A similar conundrum motivates “A Woman’s Story,” which unlike “A Man’s Place” unfolds almost entirely in real time. One of the ways Ernaux develops this book is to circle back, more than once, to the opening sentence, using it as a kind of echo that punctuates the narrative. “Tomorrow, it will be three weeks since the funeral,” she writes at one point. “It was only the day before yesterday that I overcame the fear of writing ‘My mother died’ on a blank sheet of paper, not as the first line of a letter but as the opening of a book.”
Such a move highlights not only the immediacy of writing as an act but also the emotions Ernaux can’t resolve. “I shall never hear the sound of her voice again,” she writes in the closing paragraph of “A Woman’s Story.” “It was her voice, together with her words, her hands, and her way of moving and laughing which linked the woman I am to the child I once was. The last bond between me and the world I come from has been severed.” It is, I think, the only way to end the book, with such an unrelenting word.
Still, even as the author has been severed, her history — her memory — lingers. What to do about that? In “The Years” (2008), Ernaux addresses the issue head on, seeking out “a language no one knows.” The solution she enacts explodes our preconceptions of voice and person, sliding between the singular and plural, using pronouns such as “we” and “she” while eschewing the memoir’s defining posture: “I.”
Do I need to say how exciting this is? How this changes the game?

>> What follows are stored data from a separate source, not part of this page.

This is an optimization exercise on Yosys and OpenROAD, whose aim is small area, a short achievable clock period and few clock cycles, not a production implementation. RTL that was checked went through simulation tests only; none was proved equivalent to the original. Function not checked in run 2: the RTL went through the layout flow alone. Power and IR drop assume default switching activity.

==> design/flow/design.v <==
module spse_enc4 (
    input  wire         clk,
    input  wire         rst_n,
    input  wire [3:0]   mv_valid,
    output wire [3:0]   mv_ready,
    input  wire [127:0] mv_steps,
    input  wire [3:0]   smp_valid,
    output wire [3:0]   smp_ready,
    input  wire [127:0] smp_ticks,
    output wire [3:0]   desc_valid,
    input  wire [3:0]   desc_ready,
    output wire [127:0] desc_data
);
    genvar g;
    generate
        for (g = 0; g < 4; g = g + 1) begin : g_unit
            spse_unit u (
                .clk(clk), .rst_n(rst_n),
                .mv_valid(mv_valid[g]), .mv_ready(mv_ready[g]),
                .mv_steps(mv_steps[g*32 +: 32]),
                .smp_valid(smp_valid[g]), .smp_ready(smp_ready[g]),
                .smp_ticks(smp_ticks[g*32 +: 32]),
                .desc_valid(desc_valid[g]), .desc_ready(desc_ready[g]),
                .desc_data(desc_data[g*32 +: 32])
            );
        end
    endgenerate
endmodule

By ceding the “I,” Ernaux effectively also cedes her own centrality, writing toward a perspective that is more collaborative — or, at least, more shared. A chorus in which individual experience becomes rendered as collective, and we are all implicated for good and ill.
That’s what makes her selection as laureate so exhilarating. It feels (I don’t know quite how else to say it) like an existential win. “No lyrical reminiscences, no triumphant displays of irony,” she insists in “A Man’s Place.” Simplicity of expression and clarity of voice. That’s the source of her genius, along with her unwillingness to take anything for granted, to let herself or anyone off the hook.
“This will not be a work of remembrance in the usual sense,” Ernaux reminds us in “The Years.” “It will be a slippery narrative composed in an unremitting continuous tense.” She may as well be describing her whole body of work.
Ulin is a former Books editor and critic for The Times.